Will My Health Be Violated?

04/22/10Super Carnitas$6.008.50 Mustaches
Swish: tortilla (10); temperature (10); cheese (9); sauciness (9); burstage abatement (9); size (8); meat (8); rice (8); spiciness (8)
Shrug: beans (7); vegetables (7); ingredient mix (7)
Clang: no elements clanged
Intangibility bonus: 2 (of 2)

Our panelists looked past an underutilized veggie contingent, shrug-worthy whole pinto beans, and an OK-enough ingredient mix to celebrate this hefty monument to fundamentally sound flavor. The tortilla could not have been grilled any more brilliantly to the point of flakiness, and the ten-mustache sweep of hot bites made everything better. Taco Stop’s carnitas may have been occasionally fatty and not nearly crispy enough, but let’s just say it tasted a hell of a lot better than it looked. A heaping helping of melted cheese contributed in all the right ways, while spice experienced moments of fury but mostly hung back comfortably in the eight-mustache pocket. Everything seemed gracefully salsa’d, and the avocado slices raised the otherwise low produce profile to a level of respectability. Never mind the stooge-headed foil job — this was a mighty fine burrito. Eight-and-a-half mustaches says so.

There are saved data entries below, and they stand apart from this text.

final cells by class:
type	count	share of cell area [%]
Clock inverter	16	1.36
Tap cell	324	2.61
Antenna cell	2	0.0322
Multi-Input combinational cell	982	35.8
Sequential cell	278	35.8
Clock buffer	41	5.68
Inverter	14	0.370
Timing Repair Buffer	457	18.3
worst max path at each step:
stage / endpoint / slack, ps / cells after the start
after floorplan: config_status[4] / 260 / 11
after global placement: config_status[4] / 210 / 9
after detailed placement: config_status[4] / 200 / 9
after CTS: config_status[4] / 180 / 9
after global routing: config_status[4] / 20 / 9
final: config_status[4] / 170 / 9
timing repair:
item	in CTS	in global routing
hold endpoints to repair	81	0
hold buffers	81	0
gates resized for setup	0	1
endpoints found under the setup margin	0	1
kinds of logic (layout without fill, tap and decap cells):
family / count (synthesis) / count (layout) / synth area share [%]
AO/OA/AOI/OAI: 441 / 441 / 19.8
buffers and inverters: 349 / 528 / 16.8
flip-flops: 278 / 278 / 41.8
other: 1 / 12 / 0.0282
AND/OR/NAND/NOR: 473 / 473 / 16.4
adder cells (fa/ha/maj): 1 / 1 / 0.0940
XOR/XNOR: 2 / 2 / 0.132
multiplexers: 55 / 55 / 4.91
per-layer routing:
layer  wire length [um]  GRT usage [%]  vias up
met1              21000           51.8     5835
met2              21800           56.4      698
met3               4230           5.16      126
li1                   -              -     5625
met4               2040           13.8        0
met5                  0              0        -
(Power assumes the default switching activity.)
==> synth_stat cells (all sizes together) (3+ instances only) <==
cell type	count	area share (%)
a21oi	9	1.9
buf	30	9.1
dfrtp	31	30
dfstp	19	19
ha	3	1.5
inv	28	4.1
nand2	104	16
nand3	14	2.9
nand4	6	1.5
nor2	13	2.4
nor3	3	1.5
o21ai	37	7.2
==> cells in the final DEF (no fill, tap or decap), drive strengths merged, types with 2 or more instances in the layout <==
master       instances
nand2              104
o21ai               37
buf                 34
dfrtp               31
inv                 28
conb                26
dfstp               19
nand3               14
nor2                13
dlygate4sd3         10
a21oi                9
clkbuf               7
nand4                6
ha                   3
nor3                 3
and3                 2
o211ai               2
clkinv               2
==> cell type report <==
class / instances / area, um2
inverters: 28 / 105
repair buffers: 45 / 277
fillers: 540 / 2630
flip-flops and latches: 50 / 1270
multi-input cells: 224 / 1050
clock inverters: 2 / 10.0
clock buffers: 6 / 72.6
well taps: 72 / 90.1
### src/design/spi_port_pkg.sv
// Constants for the serial port status, data and shared pin block.
// Assumes an APB slave with byte addresses equal to four times a register index.
//
// Notes on behaviour
// Done flag sets when the eighth serial clock cycle of a byte has ended.
// Done flag clears after a status read seeing it, then a data access.
// Data write during a transfer is dropped, shifter kept, collision flag set.
// The collision flag never raises the interrupt request.
// Collision flag clears after a status read seeing it, then a data access.
// Fault flag sets while master mode is chosen and select pin is low.
// Direction bit seven set disables fault detection and holds fault flag clear.
// Fault flag clears after a status read seeing it, then a control write.
// A mode fault forces direction bits five, six and seven to zero.
// Data reads come from a read buffer; writes load the shifter directly.
// Each transfer shifts eight positions, exchanging one byte each way.
// Reset leaves the data register contents unchanged.
// Reset clears all direction bits, so all pins are inputs except those an async transmitter claims, bit three or one.
// Port read gives pin level for inputs, driver value for outputs.
// Port writes fill a latch driving only general outputs, never function pins.
// Direction bit zero means input, one means output, unless a function overrides.
// Async receiver in two-wire use forces its pin, bit two or zero, to input.
// Async transmitter in two-wire use forces its pin, bit three or one, to output.
// Enabled serial inputs on pins six to four ignore direction; outputs need it.
// Slave mode: pin seven is select input; master: bit seven picks its role.
// With interrupt enable set, done or fault flag requests an interrupt.
// Software writes to the status register are ignored.
// A flag set coinciding with the last step of its clear leaves it set.

package spi_port_pkg;

  // ----------------------------------------------------------------
  // Register indices (byte address is four times the index)
  // ----------------------------------------------------------------
  localparam int unsigned ADDR_W     = 10;
  localparam logic [7:0]  IDX_CTRL   = 8'hd0;
  localparam logic [7:0]  IDX_BAUD   = 8'hd2;
  localparam logic [7:0]  IDX_STATUS = 8'hd3;
  localparam logic [7:0]  IDX_DATA   = 8'hd5;
  localparam logic [7:0]  IDX_PORT   = 8'hd6;
  localparam logic [7:0]  IDX_DIR    = 8'hd7;

  // ----------------------------------------------------------------
  // Control register fields
  // ----------------------------------------------------------------
  localparam int unsigned CR_IRQ_EN    = 7;
  localparam int unsigned CR_ENABLE    = 6;
  localparam int unsigned CR_MASTER    = 4;
  localparam int unsigned CR_CPOL      = 3;
  localparam int unsigned CR_CPHA      = 2;
  localparam int unsigned CR_SEL_OUT   = 1;
  localparam int unsigned CR_LSB_FIRST = 0;
  localparam logic [7:0]  CTRL_FAULT_HIDE = 8'h50;

  // Status register fields
  localparam int unsigned ST_DONE  = 7;
  localparam int unsigned ST_COLL  = 6;
  localparam int unsigned ST_FAULT = 4;

  // ----------------------------------------------------------------
  // Pin positions and reset values
  // ----------------------------------------------------------------
  localparam int unsigned PIN_RX0  = 0;
  localparam int unsigned PIN_TX0  = 1;
  localparam int unsigned PIN_RX1  = 2;
  localparam int unsigned PIN_TX1  = 3;
  localparam int unsigned PIN_MISO = 4;
  localparam int unsigned PIN_MOSI = 5;
  localparam int unsigned PIN_SCK  = 6;
  localparam int unsigned PIN_SEL  = 7;
  localparam logic [7:0]  DIR_FAULT_KEEP = 8'h1f;
  localparam logic [7:0]  CTRL_RST = 8'h00;
  localparam logic [7:0]  BAUD_RST = 8'h00;
  localparam logic [7:0]  DIR_RST  = 8'h00;
  localparam logic [7:0]  PORT_RST = 8'h00;

  // Serial clock edges in one byte and rate field width
  localparam int unsigned RATE_W      = 3;
  localparam logic [4:0]  LAST_EDGE   = 5'h0f;

endpackage : spi_port_pkg
### src/cled_pkg.sv
// LED decoder constants, register map and mode type
package cled_pkg;

    ////////////////////////////////////////////////////////////////////////////
    // timing
    localparam int CLK_HZ = 200_000_000;
    // blink rates in millihertz
    localparam longint unsigned FAST_BLINK_MHZ = 64'd2000;
    localparam longint unsigned SLOW_BLINK_MHZ = 64'd500;
    // fast half period in clock cycles, rounded down
    localparam longint unsigned FAST_HALF_CYC_L =
        (64'(CLK_HZ) * 64'd1000) / (FAST_BLINK_MHZ * 64'd2);
    localparam int FAST_HALF_CYC = int'(FAST_HALF_CYC_L);
    // fast half periods in one slow half period
    localparam int SLOW_PER_FAST = int'(FAST_BLINK_MHZ / SLOW_BLINK_MHZ);

    ////////////////////////////////////////////////////////////////////////////
    // channel counts
    localparam int N_IN_CH = 8;
    localparam int N_OUT_CH = 3;

    ////////////////////////////////////////////////////////////////////////////
    // register map (byte addresses)
    localparam int ADR_W = 8;
    localparam logic [7:0] CTRL_OFS = 8'h00;
    localparam logic [7:0] IN_ACT_OFS = 8'h04;
    localparam logic [7:0] OUT_ACT_OFS = 8'h08;
    localparam logic [7:0] STATUS_OFS = 8'h0C;
    localparam logic [7:0] IRQ_STAT_OFS = 8'h10;
    localparam logic [7:0] IRQ_MASK_OFS = 8'h14;
    localparam logic [7:0] LED_IN_OFS = 8'h18;
    localparam logic [7:0] LED_OUT_OFS = 8'h1C;

    // field positions
    localparam int CTRL_CFG_BIT = 0;
    localparam int STAT_FAST_BIT = 4;
    localparam int STAT_SLOW_BIT = 5;
    localparam int LED_OUT_STAT_POS = 8;
    localparam int LED_OUT_MISC_POS = 16;

    // interrupt event bits
    localparam int EV_MOD_FAULT = 0;
    localparam int EV_REINT = 1;
    localparam int EV_SUPPLY = 2;
    localparam int EV_SAFETY = 3;
    localparam int EV_W = 4;

    // reset values
    localparam logic CTRL_CFG_RST = 1'b0;
    localparam logic [7:0] ACT_RST = 8'h00;
    localparam logic [EV_W-1:0] IRQ_MASK_RST = 4'h0;

    ////////////////////////////////////////////////////////////////////////////
    // display modes, highest priority first
    typedef enum logic [3:0] {
        CLED_OFF        = 4'h0,
        CLED_FW_UPDATE  = 4'h1,
        CLED_MOD_FAULT  = 4'h2,
        CLED_REV_MISM   = 4'h3,
        CLED_IDENT      = 4'h4,
        CLED_ADDR_MISM  = 4'h5,
        CLED_UNCFG      = 4'h6,
        CLED_SUPPLY_BAD = 4'h7,
        CLED_LOAD_OFF   = 4'h8,
        CLED_REINT_MAN  = 4'h9,
        CLED_REINT_AUTO = 4'hA,
        CLED_SAFE_ERR   = 4'hB,
        CLED_RUN        = 4'hC
    } cled_mode_t;

endpackage

### src/cled_decoder.sv
// LED status decoder: modes, blink, LED drive, wishbone registers
//
// The Wishbone slave port and the register offsets are this design's own decisions.
`timescale 1ns/100ps

////////////////////////////////////////////////////////////////////////////////
// Notes on behaviour
// - module or channel fault: fault LEDs red
// - unconfigured: only input status shows input level
// - deactivated channel: input status follows level only
// - channel awaiting reintegration: fault/status alternate 2 Hz
// - manual logic-supply reintegration: reint flashes, channels alternate
// - automatic reintegration: reint flashes, input levels shown
// - supply voltage bad: active output fault LEDs red
// - no active outputs: ignore load supply undervoltage
// - module-detected safety error: only input levels shown
// - identification: status LEDs flash green 0.5 Hz
// - safety address mismatch: output fault LEDs red
// - firmware update: all channel LEDs off
// - revision mismatch: reint red, input levels shown
// - alternating pattern never lights red and green together
// - logic supply off: every LED dark
// - load off, outputs active: fault LEDs red
// - load off, outputs inactive: input levels only
// - both supplies on: supply LEDs green, levels shown
module cled_decoder #(
    parameter int N_IN = cled_pkg::N_IN_CH,
    parameter int N_OUT = cled_pkg::N_OUT_CH,
    parameter int FAST_HALF_CYC = cled_pkg::FAST_HALF_CYC
) (
    input wire logic clk_sys_i,
    input wire logic rst_b_i,
    // wishbone slave
    input wire logic [cled_pkg::ADR_W-1:0] wb_adr_i,
    input wire logic [31:0] wb_dat_i,
    output logic [31:0] wb_dat_o,
    input wire logic [3:0] wb_sel_i,
    input wire logic wb_we_i,
    input wire logic wb_cyc_i,
    input wire logic wb_stb_i,
    output logic wb_ack_o,
    output logic irq_o,
    // supply conditions
    input wire logic logic_supply_on_i,
    input wire logic load_supply_on_i,
    input wire logic logic_supply_oor_i,
    input wire logic load_supply_ov_i,
    input wire logic load_supply_uv_i,
    // module conditions
    input wire logic module_fault_i,
    input wire logic fw_update_i,
    input wire logic rev_mismatch_i,
    input wire logic ident_i,
    input wire logic addr_mismatch_i,
    input wire logic safety_err_module_i,
    input wire logic safety_err_host_i,
    input wire logic reint_logic_man_i,
    input wire logic reint_logic_auto_i,
    // channel conditions
    input wire logic [N_IN-1:0] in_level_i,
    input wire logic [N_IN-1:0] in_fault_i,
    input wire logic [N_IN-1:0] in_reint_i,
    input wire logic [N_OUT-1:0] out_level_i,
    input wire logic [N_OUT-1:0] out_fault_i,
    input wire logic [N_OUT-1:0] out_reint_i,
    // LED drive, high lights the LED
    output logic logic_supply_led_o,
    output logic load_supply_led_o,
    output logic reint_red_o,
    output logic reint_green_o,
    output logic [N_IN-1:0] in_fault_led_o,
    output logic [N_IN-1:0] in_stat_led_o,
    output logic [N_OUT-1:0] out_fault_led_o,
    output logic [N_OUT-1:0] out_stat_led_o
);

    localparam int DIV_W = $clog2(FAST_HALF_CYC + 1);
    localparam int SLOW_W = $clog2(cled_pkg::SLOW_PER_FAST + 1);

    ////////////////////////////////////////////////////////////////////////////
    // blink generator: both rates from one divider
    logic [DIV_W-1:0] div_r;
    logic [SLOW_W-1:0] slow_cnt_r;
    logic fast_r;
    logic slow_r;

    wire tick = (div_r == DIV_W'(FAST_HALF_CYC - 1));
    wire slow_wrap = (slow_cnt_r == SLOW_W'(cled_pkg::SLOW_PER_FAST - 1));

    always_ff @(posedge clk_sys_i or negedge rst_b_i) begin
        if (!rst_b_i) begin
            div_r <= '0;
        end else begin
            div_r <= tick ? '0 : div_r + DIV_W'(1);
        end
    end

    always_ff @(posedge clk_sys_i or negedge rst_b_i) begin
        if (!rst_b_i) begin
            fast_r <= 1'b0;
            slow_cnt_r <= '0;
            slow_r <= 1'b0;
        end else if (tick) begin
            fast_r <= ~fast_r;
            slow_cnt_r <= slow_wrap ? '0 : slow_cnt_r + SLOW_W'(1);
            if (slow_wrap) begin
                slow_r <= ~slow_r;
            end
        end
    end

    ////////////////////////////////////////////////////////////////////////////
    // software registers
    logic ctrl_cfg_r;
    logic [N_IN-1:0] in_act_r;
    logic [N_OUT-1:0] out_act_r;
    logic [cled_pkg::EV_W-1:0] irq_stat_r;
    logic [cled_pkg::EV_W-1:0] irq_mask_r;
    logic [cled_pkg::EV_W-1:0] ev_prev_r;
    logic wb_ack_r;
    logic [31:0] wb_dat_r;
    logic irq_r;

    ////////////////////////////////////////////////////////////////////////////
    // mode selection
    wire any_out_act = |out_act_r;
    // with every output off the load supply may be absent or low
    wire load_uv_eff = load_supply_uv_i & any_out_act;
    wire load_missing = ~load_supply_on_i & any_out_act;
    wire supply_bad = logic_supply_oor_i | load_supply_ov_i | load_uv_eff;
    wire reint_auto = reint_logic_auto_i | safety_err_host_i;

    cled_pkg::cled_mode_t mode;
    assign mode = !logic_supply_on_i ? cled_pkg::CLED_OFF :
                  fw_update_i ? cled_pkg::CLED_FW_UPDATE :
                  module_fault_i ? cled_pkg::CLED_MOD_FAULT :
                  rev_mismatch_i ? cled_pkg::CLED_REV_MISM :
                  ident_i ? cled_pkg::CLED_IDENT :
                  addr_mismatch_i ? cled_pkg::CLED_ADDR_MISM :
                  !ctrl_cfg_r ? cled_pkg::CLED_UNCFG :
                  supply_bad ? cled_pkg::CLED_SUPPLY_BAD :
                  load_missing ? cled_pkg::CLED_LOAD_OFF :
                  reint_logic_man_i ? cled_pkg::CLED_REINT_MAN :
                  reint_auto ? cled_pkg::CLED_REINT_AUTO :
                  safety_err_module_i ? cled_pkg::CLED_SAFE_ERR :
                  cled_pkg::CLED_RUN;

    ////////////////////////////////////////////////////////////////////////////
    // per-channel pattern in normal operation
    logic [N_IN-1:0] in_run_fault;
    logic [N_IN-1:0] in_run_stat;
    logic [N_OUT-1:0] out_run_fault;
    logic [N_OUT-1:0] out_run_stat;

    genvar gi;
    generate
        for (gi = 0; gi < N_IN; gi++) begin : g_in
            wire act = in_act_r[gi];
            wire wait_reint = ~in_fault_i[gi] & in_reint_i[gi];
            // fault and reintegration flash on opposite phases of one toggle
            assign in_run_fault[gi] = act & (in_fault_i[gi] | (wait_reint & fast_r));
            assign in_run_stat[gi] = !act ? in_level_i[gi] :
                                     in_fault_i[gi] ? 1'b0 :
                                     wait_reint ? ~fast_r :
                                     in_level_i[gi];
        end
        for (gi = 0; gi < N_OUT; gi++) begin : g_out
            wire act = out_act_r[gi];
            wire wait_reint = ~out_fault_i[gi] & out_reint_i[gi];
            assign out_run_fault[gi] = act & (out_fault_i[gi] | (wait_reint & fast_r));
            assign out_run_stat[gi] = act & ~out_fault_i[gi] &
                                      (wait_reint ? ~fast_r : out_level_i[gi]);
        end
    endgenerate

    ////////////////////////////////////////////////////////////////////////////
    // LED next values
    logic [N_IN-1:0] in_fault_nxt;
    logic [N_IN-1:0] in_stat_nxt;
    logic [N_OUT-1:0] out_fault_nxt;
    logic [N_OUT-1:0] out_stat_nxt;
    logic reint_red_nxt;
    logic reint_green_nxt;

    always_comb begin
        in_fault_nxt = '0;
        in_stat_nxt = '0;
        out_fault_nxt = '0;
        out_stat_nxt = '0;
        reint_red_nxt = 1'b0;
        reint_green_nxt = 1'b0;
        unique case (mode)
            cled_pkg::CLED_OFF: begin
                in_stat_nxt = '0;
            end
            cled_pkg::CLED_FW_UPDATE: begin
                in_stat_nxt = '0;
            end
            cled_pkg::CLED_MOD_FAULT: begin
                in_fault_nxt = '1;
                out_fault_nxt = '1;
            end
            cled_pkg::CLED_REV_MISM: begin
                reint_red_nxt = 1'b1;
                in_stat_nxt = in_level_i;
            end
            cled_pkg::CLED_IDENT: begin
                in_stat_nxt = {N_IN{slow_r}};
                out_stat_nxt = {N_OUT{slow_r}};
            end
            cled_pkg::CLED_ADDR_MISM: begin
                out_fault_nxt = '1;
            end
            cled_pkg::CLED_UNCFG: begin
                in_stat_nxt = in_level_i;
            end
            cled_pkg::CLED_SUPPLY_BAD: begin
                out_fault_nxt = out_act_r;
            end
            cled_pkg::CLED_LOAD_OFF: begin
                in_fault_nxt = '1;
                out_fault_nxt = '1;
            end
            cled_pkg::CLED_REINT_MAN: begin
                reint_red_nxt = fast_r;
                reint_green_nxt = ~fast_r;
                in_fault_nxt = {N_IN{fast_r}};
                in_stat_nxt = {N_IN{~fast_r}};
                out_fault_nxt = {N_OUT{fast_r}};
                out_stat_nxt = {N_OUT{~fast_r}};
            end
            cled_pkg::CLED_REINT_AUTO: begin
                reint_red_nxt = fast_r;
                reint_green_nxt = ~fast_r;
                in_stat_nxt = in_level_i;
            end
            cled_pkg::CLED_SAFE_ERR: begin
                in_stat_nxt = in_level_i;
            end
            cled_pkg::CLED_RUN: begin
                // covers load off with every output deactivated too
                in_fault_nxt = in_run_fault;
                in_stat_nxt = in_run_stat;
                out_fault_nxt = out_run_fault;
                out_stat_nxt = out_run_stat;
            end
        endcase
    end

    wire logic_led_nxt = logic_supply_on_i;
    wire load_led_nxt = logic_supply_on_i & load_supply_on_i;

    always_ff @(posedge clk_sys_i or negedge rst_b_i) begin
        if (!rst_b_i) begin
            in_fault_led_o <= '0;
            in_stat_led_o <= '0;
            out_fault_led_o <= '0;
            out_stat_led_o <= '0;
            reint_red_o <= 1'b0;
            reint_green_o <= 1'b0;
            logic_supply_led_o <= 1'b0;
            load_supply_led_o <= 1'b0;
        end else begin
            in_fault_led_o <= in_fault_nxt;
            in_stat_led_o <= in_stat_nxt;
            out_fault_led_o <= out_fault_nxt;
            out_stat_led_o <= out_stat_nxt;
            reint_red_o <= reint_red_nxt;
            reint_green_o <= reint_green_nxt;
            logic_supply_led_o <= logic_led_nxt;
            load_supply_led_o <= load_led_nxt;
        end
    end

    ////////////////////////////////////////////////////////////////////////////
    // wishbone decode; every access is answered in one cycle
    wire wb_req = wb_cyc_i & wb_stb_i & ~wb_ack_r;
    // only sel[0] counts; a write lands at the edge where the master sees ack
    wire wb_wr = wb_cyc_i & wb_stb_i & wb_ack_r & wb_we_i & wb_sel_i[0];
    wire sel_ctrl = (wb_adr_i == cled_pkg::CTRL_OFS);
    wire sel_in_act = (wb_adr_i == cled_pkg::IN_ACT_OFS);
    wire sel_out_act = (wb_adr_i == cled_pkg::OUT_ACT_OFS);
    wire sel_status = (wb_adr_i == cled_pkg::STATUS_OFS);
    wire sel_istat = (wb_adr_i == cled_pkg::IRQ_STAT_OFS);
    wire sel_imask = (wb_adr_i == cled_pkg::IRQ_MASK_OFS);
    wire sel_led_in = (wb_adr_i == cled_pkg::LED_IN_OFS);
    wire sel_led_out = (wb_adr_i == cled_pkg::LED_OUT_OFS);

    wire [31:0] status_word = 32'({slow_r, fast_r, mode});
    wire [31:0] led_in_word = 32'({in_stat_led_o, in_fault_led_o});
    wire [31:0] led_out_word = 32'(out_fault_led_o) |
        (32'(out_stat_led_o) << cled_pkg::LED_OUT_STAT_POS) |
        (32'({load_supply_led_o, logic_supply_led_o, reint_green_o, reint_red_o})
            << cled_pkg::LED_OUT_MISC_POS);

    // unmapped addresses read zero and ignore writes
    wire [31:0] rd_mux = sel_ctrl ? 32'(ctrl_cfg_r) :
                         sel_in_act ? 32'(in_act_r) :
                         sel_out_act ? 32'(out_act_r) :
                         sel_status ? status_word :
                         sel_istat ? 32'(irq_stat_r) :
                         sel_imask ? 32'(irq_mask_r) :
                         sel_led_in ? led_in_word :
                         sel_led_out ? led_out_word :
                         32'h0000_0000;

    always_ff @(posedge clk_sys_i or negedge rst_b_i) begin
        if (!rst_b_i) begin
            wb_ack_r <= 1'b0;
            wb_dat_r <= 32'h0000_0000;
        end else begin
            wb_ack_r <= wb_req;
            wb_dat_r <= wb_req ? rd_mux : 32'h0000_0000;
        end
    end

    always_ff @(posedge clk_sys_i or negedge rst_b_i) begin
        if (!rst_b_i) begin
            ctrl_cfg_r <= cled_pkg::CTRL_CFG_RST;
            in_act_r <= N_IN'(cled_pkg::ACT_RST);
            out_act_r <= N_OUT'(cled_pkg::ACT_RST);
            irq_mask_r <= cled_pkg::IRQ_MASK_RST;
        end else if (wb_wr) begin
            if (sel_ctrl) begin
                ctrl_cfg_r <= wb_dat_i[cled_pkg::CTRL_CFG_BIT];
            end
            if (sel_in_act) begin
                in_act_r <= wb_dat_i[N_IN-1:0];
            end
            if (sel_out_act) begin
                out_act_r <= wb_dat_i[N_OUT-1:0];
            end
            if (sel_imask) begin
                irq_mask_r <= wb_dat_i[cled_pkg::EV_W-1:0];
            end
        end
    end

    ////////////////////////////////////////////////////////////////////////////
    // interrupt events: rising edge of each condition group
    logic [cled_pkg::EV_W-1:0] ev_cur;
    always_comb begin
        ev_cur = '0;
        ev_cur[cled_pkg::EV_MOD_FAULT] = module_fault_i;
        ev_cur[cled_pkg::EV_REINT] = reint_logic_man_i | reint_auto |
                                     (|in_reint_i) | (|out_reint_i);
        ev_cur[cled_pkg::EV_SUPPLY] = supply_bad | load_missing;
        ev_cur[cled_pkg::EV_SAFETY] = safety_err_module_i | safety_err_host_i;
    end

    wire [cled_pkg::EV_W-1:0] ev_rise = ev_cur & ~ev_prev_r;
    wire [cled_pkg::EV_W-1:0] w1c = (wb_wr & sel_istat) ?
                                    wb_dat_i[cled_pkg::EV_W-1:0] : '0;
    // a new event in the clearing cycle survives the clear
    wire [cled_pkg::EV_W-1:0] irq_stat_nxt = (irq_stat_r & ~w1c) | ev_rise;

    always_ff @(posedge clk_sys_i or negedge rst_b_i) begin
        if (!rst_b_i) begin
            ev_prev_r <= '0;
            irq_stat_r <= '0;
            irq_r <= 1'b0;
        end else begin
            ev_prev_r <= ev_cur;
            irq_stat_r <= irq_stat_nxt;
            irq_r <= |(irq_stat_r & irq_mask_r);
        end
    end

    assign wb_ack_o = wb_ack_r;
    assign wb_dat_o = wb_dat_r;
    assign irq_o = irq_r;

endmodule // cled_decoder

08/29/07Super Pollo$6.007.08 Mustaches
Swish: sauciness (9); spiciness (9); burstage abatement (9); size (8); vegetables (8); temperature (8)
Shrug: rice (7); ingredient mix (7); tortilla (6); meat (6)
Clang: beans (5); cheese (2)
Intangibility bonus: 1 (of 2)

It was a girthsome, stubby, and ill-foiled lunch on our first stop at Taco Stop, but to be fair, this burrito did have a few things going for it amidst its odd appearance. The punchy salsa roja raised the level of most everything it touched, and its high spice register didn’t make any enemies with our judges panel, either. But other than the extra onion content and fine guacamole, no other ingredients touched our slab-loving souls – the mega-diced chicken was nothing at all special, the tortilla was too damn chewy, and the whole pinto beans had blandness covered like a blanket. The salsa roja help boost the rice’s fortunes, but nothing could save the sorry cheese performance, which saw miniscule grates of jack remain in a pathetically unmelted state throughout. But despite the paltry foil-job, the burrito itself held together admirably well, and we’ve endured far worse ingredient mixes around town.